Background: an optimization exercise with open tools, aiming at small area and a short achievable clock period. Do not read the settings as production practice. In this exercise RTL edits were held to simulation tests only and were not proved equivalent to the original. No activity file was given, so power comes from the tool's default toggle rates. The flow treats the clock pin as an ideal source, which a real chip does not have.

### flow/design.v
module block_data_memory #(
    parameter int LATENCY    = 5,
    parameter int ADDR_WIDTH = 6,
    parameter int DATA_WIDTH = 32
) (
    input  logic                  CLOCK,
    input  logic                  RESET_N,
    input  logic                  READ,
    input  logic                  WRITE,
    input  logic [ADDR_WIDTH-1:0] ADDRESS,
    input  logic [DATA_WIDTH-1:0] WRITEDATA,
    output logic [DATA_WIDTH-1:0] READDATA,
    output logic                  BUSYWAIT
);
    localparam int DEPTH = 1 << ADDR_WIDTH;    
    localparam int LO_W  = ADDR_WIDTH / 2;     
    localparam int NLO   = 1 << LO_W;          
    localparam int NHI   = 1 << (ADDR_WIDTH - LO_W);
    localparam int NGRP  = DEPTH / 3;          
    logic                  idle_n;       
    logic                  busy_n;       
    logic [LATENCY-1:0]    acc;          
    logic                  clr;          
    logic                  start;        
    logic                  fire;         
    logic [NLO-1:0]        req_lo;       
    logic [NHI-1:0]        req_hi;       
    logic [DATA_WIDTH-1:0] req_data;
    logic                  req_write;
    logic [DATA_WIDTH-1:0] mem [DEPTH];
    logic [DEPTH-1:0]      sel;          
    logic [DATA_WIDTH-1:0] rd_word;
    logic [DATA_WIDTH-1:0] rd_stage;
    assign start = ~idle_n & (READ | WRITE);
    assign fire  = acc[LATENCY-1];
    always_ff @(posedge CLOCK or negedge RESET_N) begin
        if (!RESET_N) begin
            idle_n <= 1'b0;
            busy_n <= 1'b1;
            acc  <= '0;
            clr  <= 1'b1;
        end else begin
            idle_n <= ~((~idle_n & ~(READ | WRITE)) | (busy_n & idle_n));
            busy_n <= ~(start | (~busy_n & ~fire));
            acc  <= {acc[LATENCY-2:0], start};
            clr  <= 1'b0;
        end
    end
    always_ff @(posedge CLOCK or negedge RESET_N) begin
        if (!RESET_N) begin
            req_data <= '0;
        end else if (start) begin
            req_data <= WRITEDATA;
        end
    end
    always_ff @(posedge CLOCK) begin
        if (start) begin
            for (int j = 0; j < NLO; j++) req_lo[j] <= (ADDRESS[LO_W-1:0] == LO_W'(j));
            for (int j = 0; j < NHI; j++) req_hi[j] <= (ADDRESS[ADDR_WIDTH-1:LO_W] == (ADDR_WIDTH-LO_W)'(j));
            req_write <= WRITE;
        end
    end
    always_comb begin
        for (int i = 0; i < DEPTH; i++) begin
            sel[i] = req_hi[i / NLO] & req_lo[i % NLO];
        end
    end
    always_ff @(posedge CLOCK) begin
        for (int i = 0; i < DEPTH; i++) begin
            if (clr || (fire && req_write && sel[i])) begin
                mem[i] <= req_data;
            end
        end
    end
    for (genvar b = 0; b < DATA_WIDTH; b++) begin : g_bit
        logic [NGRP:0] grp_n;            
        logic [7:0]    l1;
        logic [3:0]    l2_n;
        for (genvar g = 0; g < NGRP; g++) begin : g_grp
            bdm_aoi222 u_aoi (
                .s0(sel[3*g]),   .d0(mem[3*g][b]),
                .s1(sel[3*g+1]), .d1(mem[3*g+1][b]),
                .s2(sel[3*g+2]), .d2(mem[3*g+2][b]),
                .y_n(grp_n[g])
            );
        end
        bdm_nand2 u_last (.a(sel[DEPTH-1]), .b(mem[DEPTH-1][b]), .y_n(grp_n[NGRP]));
        bdm_nand3 u_l1_0 (.a(grp_n[0]),  .b(grp_n[1]),  .c(grp_n[2]),  .y_n(l1[0]));
        bdm_nand3 u_l1_1 (.a(grp_n[3]),  .b(grp_n[4]),  .c(grp_n[5]),  .y_n(l1[1]));
        bdm_nand3 u_l1_2 (.a(grp_n[6]),  .b(grp_n[7]),  .c(grp_n[8]),  .y_n(l1[2]));
        bdm_nand3 u_l1_3 (.a(grp_n[9]),  .b(grp_n[10]), .c(grp_n[11]), .y_n(l1[3]));
        bdm_nand3 u_l1_4 (.a(grp_n[12]), .b(grp_n[13]), .c(grp_n[14]), .y_n(l1[4]));
        bdm_nand3 u_l1_5 (.a(grp_n[15]), .b(grp_n[16]), .c(grp_n[17]), .y_n(l1[5]));
        bdm_nand2 u_l1_6 (.a(grp_n[18]), .b(grp_n[19]), .y_n(l1[6]));
        bdm_nand2 u_l1_7 (.a(grp_n[20]), .b(grp_n[21]), .y_n(l1[7]));
        bdm_nor2  u_l2_0 (.a(l1[0]), .b(l1[1]), .y_n(l2_n[0]));
        bdm_nor2  u_l2_1 (.a(l1[2]), .b(l1[3]), .y_n(l2_n[1]));
        bdm_nor2  u_l2_2 (.a(l1[4]), .b(l1[5]), .y_n(l2_n[2]));
        bdm_nor2  u_l2_3 (.a(l1[6]), .b(l1[7]), .y_n(l2_n[3]));
        bdm_nand4 u_l3   (.a(l2_n[0]), .b(l2_n[1]), .c(l2_n[2]), .d(l2_n[3]), .y_n(rd_word[b]));
    end
    always_ff @(posedge CLOCK) begin
        rd_stage <= rd_word;
    end
    always_ff @(posedge CLOCK or negedge RESET_N) begin
        if (!RESET_N) begin
            READDATA <= '0;
        end else if (fire && !req_write) begin
            READDATA <= rd_stage;
        end
    end
    logic bw_req_n;
    bdm_o21ai u_bw_req (.a1(READ),   .a2(WRITE),    .b1(RESET_N), .y_n(bw_req_n));
    bdm_o21ai u_bw_out (.a1(idle_n), .a2(bw_req_n), .b1(busy_n),  .y_n(BUSYWAIT));
endmodule
module bdm_aoi222 (
    input  logic s0, d0, s1, d1, s2, d2,
    output logic y_n
);
    assign y_n = ~((s0 & d0) | (s1 & d1) | (s2 & d2));
endmodule
module bdm_nand2 (
    input  logic a, b,
    output logic y_n
);
    assign y_n = ~(a & b);
endmodule
module bdm_nand3 (
    input  logic a, b, c,
    output logic y_n
);
    assign y_n = ~(a & b & c);
endmodule
module bdm_nand4 (
    input  logic a, b, c, d,
    output logic y_n
);
    assign y_n = ~(a & b & c & d);
endmodule
module bdm_nor2 (
    input  logic a, b,
    output logic y_n
);
    assign y_n = ~(a | b);
endmodule
module bdm_o21ai (
    input  logic a1, a2, b1,
    output logic y_n
);
    assign y_n = ~((a1 | a2) & b1);
endmodule
### flow/flow/run.sh
#!/bin/bash
# The standard layout (standard.sh, all steps), with one change in clock tree
# synthesis: larger sink clusters (24 sinks, 70 um) and no dummy loads, so the
# tree needs far fewer buffers. The make output goes to standard.log here; each
# step's own log is under orfs/logs/.
set -euo pipefail
here=$(cd "$(dirname "${BASH_SOURCE[0]}")/.." && pwd)
cd "$here"
export CTS_ARGS="-sink_clustering_enable -repair_clock_nets -dont_use_dummy_load -sink_clustering_size 24 -sink_clustering_max_diameter 70"
bash ./standard.sh > "$here/standard.log" 2>&1
### flow/standard.sh
#!/bin/bash
# synth_recipe.tcl (not shown) runs the flow's synth.tcl, then flattens the netlist and writes it again
# the make line also repeats each setting of config.mk as NAME=value (left out here)
make -C /OpenROAD-flow-scripts/flow DESIGN_CONFIG=/design/flow/config.mk WORK_HOME=/design/flow/orfs CLKGATE_MAP_FILE= SYNTH_SCRIPT=/design/flow/synth_recipe.tcl "${@:-finish}"
### flow/config.mk
export PLATFORM = sky130hd
export DESIGN_NAME = block_data_memory
export DESIGN_NICKNAME = block_data_memory
export VERILOG_FILES = /design/flow/design.v
export SDC_FILE = /design/flow/constraint.sdc
export NUM_CORES = 4
export LEC_CHECK = 0
export CAP_MARGIN = 20
export CORE_MARGIN = 2
export CORE_UTILIZATION = 60
export SETUP_SLACK_MARGIN = 3.0
export SLEW_MARGIN = 20
export SYNTH_HIERARCHICAL = 1
### flow/constraint.sdc
create_clock -name core_clock -period 5.5 [get_ports {CLOCK}]
set_input_delay 1.1000 -clock core_clock [delete_from_list [all_inputs] [get_ports {CLOCK}]]
set_output_delay 1.1000 -clock core_clock [all_outputs]
set_load 0.01 [all_outputs]
==> flow_summary_export.csv, run 1 <==
group,metric,value,unit
timing,fin_ws,2.87,ns
run_status,status,"complete, no violations",
route,met3_length,27100,um
power_and_ir_drop,internal-power,0.0317,W
worst_setup_path,reg2reg_depth,6,
synth,synth.ff_latch_count,2169,
layout,stdcell_count,5550,
synth,synthXorXnorAreaFrac,0,%
synth,synth.avg_cell_area,21.2,sq um
route,viasPerCell,7.30,
power_and_ir_drop,power_frac_seq,59.3,%
die,die_area,128000,sq um
worst_setup_path,cp_cell_sequence,"buf_8, o21ai_2, o21ai_1, buf_2",
cts,clock_latency,0.74,ns
synth,synth_seq_area_share,85.6,%
timing,max_freq,381,MHz
layout,seq_area,64500,sq um
timing,tightestPinTransition,0.997,ns
timing,tns,0,ns
cts,clkTransAtPathRegs,0.08,ns
worst_setup_path,slowest_delay,0.14,ns
placed_design,numPortBuffers,74,
power_and_ir_drop,swShare,31.1,%
run,max_cap_violations,0,
die,coreArea,125000,sq um
power_and_ir_drop,vdd_drop_max,0.000954,V
route,ant_nets,0,
power_and_ir_drop,p_switching,0.0143,W
placed_design,placedCellCount,5385,
synth,postSynthCellCount,3546,
route,wl_met1,78100,um
cts,cts_tree,"built",
layout,fill_cells,8166,
placed_design,place_hpwl,112000,um
timing,hold_viol_final,0,
min_path,hold_path.class,"input pin to asynchronous set/reset pin",
route,first_pass_iters,10,
layout,num-nets-final,3941,
grt,antenna_found_initial,12,
worst_setup_path,crit_fanout,2,
power_and_ir_drop,finalPower,0.0460,W
timing,slew_violations,0,
route,wire_per_inst,38.1,um
placed_design,preCtsSetupSlack,1.90,ns
worst_setup_path,required,4.40,ns
layout,multi_input_area,11000,sq um
grt,grt_pass1_vias,37740,
grt,grt_remaining_overflow,0,
synth,synth_nets,3588,
synth,yosysUniqueCellTypes,30,
grt,grt_pass1_wl,288000,um
power_and_ir_drop,p_clk_share,18.1,%
synth,synth_compound_area_share,9.61,%
worst_setup_path,critical_path.endpoint,"BUSYWAIT",
timing,holdWs,0.300,ns
synth,synth_top_cell_by_area,"edfxtp_1",
synth,synth_area_leaders,"edfxtp_1 82%, a222oi_1 8.9%, dfrtp_1 2.3%",
cts,clkSinkCount,2169,
route,drtIter0Drc,8522,
worst_setup_path,rrSetupSlack,2.97,ns
timing,clock_skew,0.0531,ns
timing,relSlewSlack,33.5,%
cts,cts_root_buf,"clkbuf_16",
layout,layout-drive-gt1-share,14.1,%
worst_setup_path,cp_slowest_cell,"buf_2",
placed_design,place_congestion,0.854,
die,die_w,358,um
layout,area_growth,9.59,%
cts,ctsHtreeMaxLevel,3,
worst_setup_path,worstSetupPathType,"input pin to output pin",
power_and_ir_drop,p_per_area,557,nW/um^2
timing,rsz0062_at_grt,"true",
synth,syn-cell-area,75300,sq um
die,io_pins,75,
cts,numCtsBuffers,113,
synth,synth_adder_area_share,0,%
grt,grt.total_usage,32.7,%
timing,setup_viol,0,
worst_setup_path,cp-startpoint,"WRITE",
route,top_layer,"met5",
worst_setup_path,r2r-start,"req_hi[4]",
timing,fin_crit_sh,47.8,%
timing,fin_crit,2.63,ns
synth,synth_top_family_by_area,"compound AO/OA/AOI/OAI gates",
synth,synth-simple-area-share,3.45,%
synth,synth.area.mux_share,1.11,%
worst_setup_path,cp-end-kind,"output pin",
route,dr_wl_met2,98600,um
worst_setup_path,r2r-end,"rd_stage[28]",
route,drc,0,
route,num_vias,40542,
power_and_ir_drop,p_leak,27.4,nW
power_and_ir_drop,combPwrFrac,22.5,%
die,die_h,358,um
synth,ys.warnings.count,9,
cts,clock_path_buffers,3,
die,initial_core_util,60.2,%
grt,grt_start_max_net_pins,66,
die,rows,130,
synth,synth_top_area_share,82.3,%
worst_setup_path,startpoint_type,"input pin",
route,wirelength,211000,um
worst_setup_path,arrival,1.53,ns
==> per-stage QoR <==
stage               instance area (sq um)  util, %
floorplan                           75300        -
global placement                    79100     63.2
detailed placement                  79100     63.2
CTS                                 82300     65.8
global route                        82500     66.0
finish                              82600     66.0
==> Yosys cell counts, drive strengths merged <==
cell type and n:
edfxtp 2065, buf 15, clkbuf 15, mux2 64, nor3 3, conb 1, nand3 192, nand4 32
dfstp 2, o21ai 2, and2 64, dfrtp 70, nand2 98, o21a 1, a21o 64, nor2b 1
a222oi 672, and3 10, o21bai 1, nor3b 6, inv 1, and3b 4, dfxtp 32, a21oi 1
nor2 130
==> layout by cell type (no fill, tap or decap), types with 30 or more instances in the layout <==
| master | instances |
|---|---|
| clkdlybuf4s50_1 | 38 |
| nor2_1 | 73 |
| nand2_1 | 98 |
| nand3_1 | 184 |
| dfrtp_1 | 35 |
| a222oi_1 | 672 |
| nor2_2 | 41 |
| and2_1 | 42 |
| clkbuf_16 | 113 |
| a21o_1 | 56 |
| dfrtp_2 | 35 |
| mux2_2 | 34 |
| mux2_4 | 30 |
| dfxtp_1 | 32 |
| nand4_1 | 32 |
| edfxtp_1 | 2065 |
| buf_4 | 193 |
==> final cells by class <==
type                    instances  share of cell area (%)
inverters                       1                 0.00455
repair buffers                268                    2.58
diodes                          3                 0.00909
flip-flops and latches       2169                    78.1
multi-input cells            1346                    13.3
well taps                    1650                    2.50
clock buffers                 113                    3.43
==> power by group through the flow <==
stage / logic [W] / clock network, W / registers (W)
finish: 0.0104 / 0.00834 / 0.0273
global route: 0.0107 / 0.00896 / 0.0277
CTS: 0.0101 / 0.00843 / 0.0273
global placement: 0.00953 / 0 / 0.0274
detailed placement: 0.00981 / 0 / 0.0278
floorplan: 0.00359 / 0 / 0.0281
==> logic make-up after synthesis <==
logic type,after synthesis
compound gates,741
mux,64
other cells,1
buf+inv,31
flops,2169
simple gates,540
==> critical path, delay by kind of cell <==
family,cells,cell delay (ns)
AO/OA/AOI/OAI,2,0.19
buffers and inverters,2,0.24
==> what timing repair did <==
action,in CTS,in global routing
hold endpoints to repair,0,0
resized for setup,183,57
hold buffers,0,0
setup buffers,34,14
setup endpoints to repair,372,94
pin swaps,1,4
cloned,1,0
==> how the worst min path moves through the flow <==
stage / start / endpoint / slack [ns]
floorplan: acc[0] / acc[1] / 0.33
global placement: acc[0] / acc[1] / 0.34
detailed placement: acc[3] / acc[4] / 0.34
CTS: RESET_N / req_data[12] / 0.26
global route: RESET_N / req_data[12] / 0.26
finish: RESET_N / req_data[12] / 0.30
==> per-layer routing <==
layer,GRT usage (%),up-vias
li1,-,16567
met1,47.6,20937
met4,10.4,14
met5,0,-
met3,6.70,291
met2,50.7,2733
==> modules after synthesis, one instance, submodules excluded <==
module	flops+latches	times used
bdm_aoi222	0	672
bdm_nand2	0	96
bdm_nand3	0	192
bdm_nand4	0	32
bdm_nor2	0	128
bdm_o21ai	0	2
block_data_memory	2169	1
==> flip-flops by register name, indices dropped and copies added, names as in the netlist, 5 cells and up <==
| name | count |
|---|---|
| rd_stage | 32 |
| READDATA | 32 |
| req_data | 32 |
| req_lo | 8 |
| acc | 5 |
| mem | 2048 |
| req_hi | 8 |
==> inputs of run 2 (changes only) <==
--- a/flow/design.v
+++ b/flow/design.v
@@ -30,7 +30,6 @@
     logic [DATA_WIDTH-1:0] mem [DEPTH];
     logic [DEPTH-1:0]      sel;          
     logic [DATA_WIDTH-1:0] rd_word;
-    logic [DATA_WIDTH-1:0] rd_stage;
     assign start = ~idle_n & (READ | WRITE);
     assign fire  = acc[LATENCY-1];
     always_ff @(posedge CLOCK or negedge RESET_N) begin
@@ -99,14 +98,11 @@
         bdm_nor2  u_l2_3 (.a(l1[6]), .b(l1[7]), .y_n(l2_n[3]));
         bdm_nand4 u_l3   (.a(l2_n[0]), .b(l2_n[1]), .c(l2_n[2]), .d(l2_n[3]), .y_n(rd_word[b]));
     end
-    always_ff @(posedge CLOCK) begin
-        rd_stage <= rd_word;
-    end
     always_ff @(posedge CLOCK or negedge RESET_N) begin
         if (!RESET_N) begin
             READDATA <= '0;
         end else if (fire && !req_write) begin
-            READDATA <= rd_stage;
+            READDATA <= rd_word;
         end
     end
     logic bw_req_n;
==> run 2 against run 1 <==
Critical path depth is 4 higher. Setup slack worse by 0.060 ns. Via count is 1.8% higher. Hold slack better by 0.035 ns. Sequential power hardly changed.
==> flow_summary_export.csv, run 2 <==
group,metric,value,unit
run_status,status,"complete, no violations",
layout,final_cell_mix,"2065 x edfxtp_1, 672 x a222oi_1, 165 x buf_4, 130 x clkbuf_16, 116 x nand3_1",
cts,cts_tree,"built",
route,drtIter0Drc,9359,
timing,fin_crit_sh,48.9,%
worst_setup_path,crit_fanout,8,
die,die_w,357,um
timing,clock_skew,0.0568,ns
layout,area_growth,13.0,%
synth,synth_area_leaders,"edfxtp_1 83%, a222oi_1 9.0%, dfrtp_1 2.3%",
synth,synth_nets,3556,
grt,antenna_found_initial,13,
timing,fin_crit,2.69,ns
synth,synth_top_cell_by_area,"edfxtp_1",
synth,synth_top_area_share,83.0,%
worst_setup_path,startpoint_type,"flip-flop",
power_and_ir_drop,p_per_area,557,nW/um^2
grt,grt_start_max_net_pins,66,
timing,max_freq,372,MHz
run,max_cap_violations,0,
die,io_pins,75,
layout,largest_register_ffs,2048,
layout,reg_top3,"mem (2048), READDATA (32), req_data (32)",
timing,tns,0,ns
placed_design,postPlaceCellArea,78500,sq um
route,drc,0,
timing,holdWs,0.335,ns
synth,synth_seq_area_share,85.4,%
cts,clkSinkCount,2137,
die,coreArea,124000,sq um
layout,layout-drive-gt1-share,18.9,%
layout,final_cell_area,84400,sq um
grt,grt_pass1_vias,38502,
layout,num-nets-final,3985,
synth,yosysUniqueCellTypes,29,
timing,rsz0062_at_grt,"true",
route,num_vias,41252,
cts,numCtsBuffers,115,
grt,grt_pass1_wl,293000,um
die,die_area,127000,sq um
timing,slew_violations,0,
timing,hold_viol_final,0,
die,die_h,357,um
placed_design,place_congestion,0.862,
synth,synthArstFlopShare,3.37,%
die,initial_core_util,60.4,%
timing,setup_viol,0,
cts,clkTransAtPathRegs,0.09,ns
synth,postSynthCellCount,3514,
min_path,hold_path.class,"input pin to asynchronous set/reset pin",
route,wire_per_inst,39.0,um
power_and_ir_drop,p_leak,28.2,nW
layout,top_register,"mem",
synth,synth.ff_latch_count,2137,
worst_setup_path,cp-end-kind,"flip-flop",
worst_setup_path,rrSetupSlack,2.81,ns
layout,layout_commonest_cell,"edfxtp_1",
synth,ys.warnings.count,9,
cts,cts_root_buf,"clkbuf_16",
synth,synth_most_common_cell,"edfxtp_1",
route,ant_nets,0,
route,viasPerCell,7.39,
route,wirelength,218000,um
worst_setup_path,arrival,3.29,ns
synth,ys.flop_type,"edfxtp_1",
placed_design,place_hpwl,111000,um
cts,clock_latency,0.74,ns
cts,clock_path_buffers,3,
placed_design,numPortBuffers,74,
timing,tightestPinTransition,1.00,ns
power_and_ir_drop,vdd_drop_max,0.000904,V
timing,relSlewSlack,33.2,%
worst_setup_path,worstSetupPathType,"flip-flop to flip-flop",
synth,syn-cell-area,74700,sq um
grt,grt.total_usage,33.3,%
cts,ctsHtreeMaxLevel,3,
synth,synth.avg_cell_area,21.3,sq um
synth,synth_common_cells,"2065 x edfxtp_1, 672 x a222oi_1, 192 x nand3_1",
synth,synth-edff-count,2065,
route,first_pass_iters,10,
worst_setup_path,required,6.10,ns
grt,grt_remaining_overflow,0,
die,rows,129,
==> run 2: cell types whose count changed after synthesis <==
cell | before | now
dfxtp_1 | 32 | 0
==> run 2: final timing paths <==
kind / startpoint / cells after the start / to
worst min-delay path: RESET_N / 2 / req_data[7]
worst max-delay path: req_hi[3] / 8 / READDATA[9]
worst max register to register: req_hi[3] / 8 / READDATA[9]
min in group core_clock: acc[3] / 0 / acc[4]
worst min register to register: acc[3] / 0 / acc[4]
max in group asynchronous: RESET_N / 3 / READDATA[21]
==> run 2: area by class of cell <==
cell class / instances / area (sq um)
timing repair buffer: 336 / 3750
clock buffer: 115 / 2880
tap: 1637 / 2050
multi-input combinational: 1352 / 11900
inverter: 1 / 3.75
antenna: 7 / 17.5
fill: 7868 / 39200
sequential: 2137 / 63900
==> run 2: where the power goes <==
group / internal [W] / leakage [nW] / switching (W)
Clock: 0.00369 / 1.42 / 0.00471
Combinational: 0.00302 / 5.85 / 0.00832
Sequential: 0.0255 / 21.0 / 0.00184
==> run 2: timing repair <==
item                       CTS  global route
setup buffers               57            25
gates cloned                13            21
setup endpoints to repair   97            45
pin swaps                   66           183
hold buffers                 0             0
resized for setup          438           161
==> run 2: worst max-delay path, stage by stage, from the launching register on <==
cell	delay, ns
edfxtp_1	0.44
buf_12	0.17
and2_4	0.19
buf_12	0.15
a222oi_1	0.40
nand3_2	0.29
nor2_4	0.22
nand4_1	0.30
mux2_4	0.37
==> run 2: cells by family after synthesis <==
family	count (synthesis)	share of synthesized area [%]
flops	2137	85.4
compound gates	741	9.69
simple gates	540	3.48
mux	64	1.12
buf+inv	31	0.270
other cells	1	0.00502
==> run 2: per-module statistics from Yosys (local to each module, per instance) <==
module / flip-flops and latches / cells inside / times used
bdm_nand4: 0 / 1 / 32
block_data_memory: 2137 / 2392 / 1
bdm_nand2: 0 / 1 / 96
bdm_aoi222: 0 / 1 / 672
bdm_o21ai: 0 / 1 / 2
bdm_nor2: 0 / 1 / 128
bdm_nand3: 0 / 1 / 192
==> run 2: stage by stage <==
stage | total power (W) | worst slack [ns] | util, % | cells
detailed placement | 0.0372 | 1.82 | 63.5 | 5347
finish | 0.0471 | 2.81 | 68.3 | 5585
global placement | 0.0365 | 1.82 | 63.5 | 5347
global route | 0.0485 | 2.77 | 68.3 | 5580
CTS | 0.0463 | 2.77 | 67.3 | 5532
floorplan | 0.0315 | 3.04 | - | 3514
==> run 2: layer usage <==
| metal | vias to the layer above | routed length [um] | track usage (%) | part of all wire (%) |
|---|---|---|---|---|
| met4 | 12 | 7610 | 10.4 | 3.5 |
| met1 | 21382 | 80700 | 48.4 | 37 |
| met3 | 325 | 31100 | 9.24 | 14 |
| met5 | - | 72 | 0 | 0.033 |
| li1 | 16655 | - | - | - |
| met2 | 2878 | 98400 | 49.8 | 45 |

━━━━━━━━

_How to complete this task_
Report the number of lines above that hold "finish", and leave out everything else.

_Written answer_
5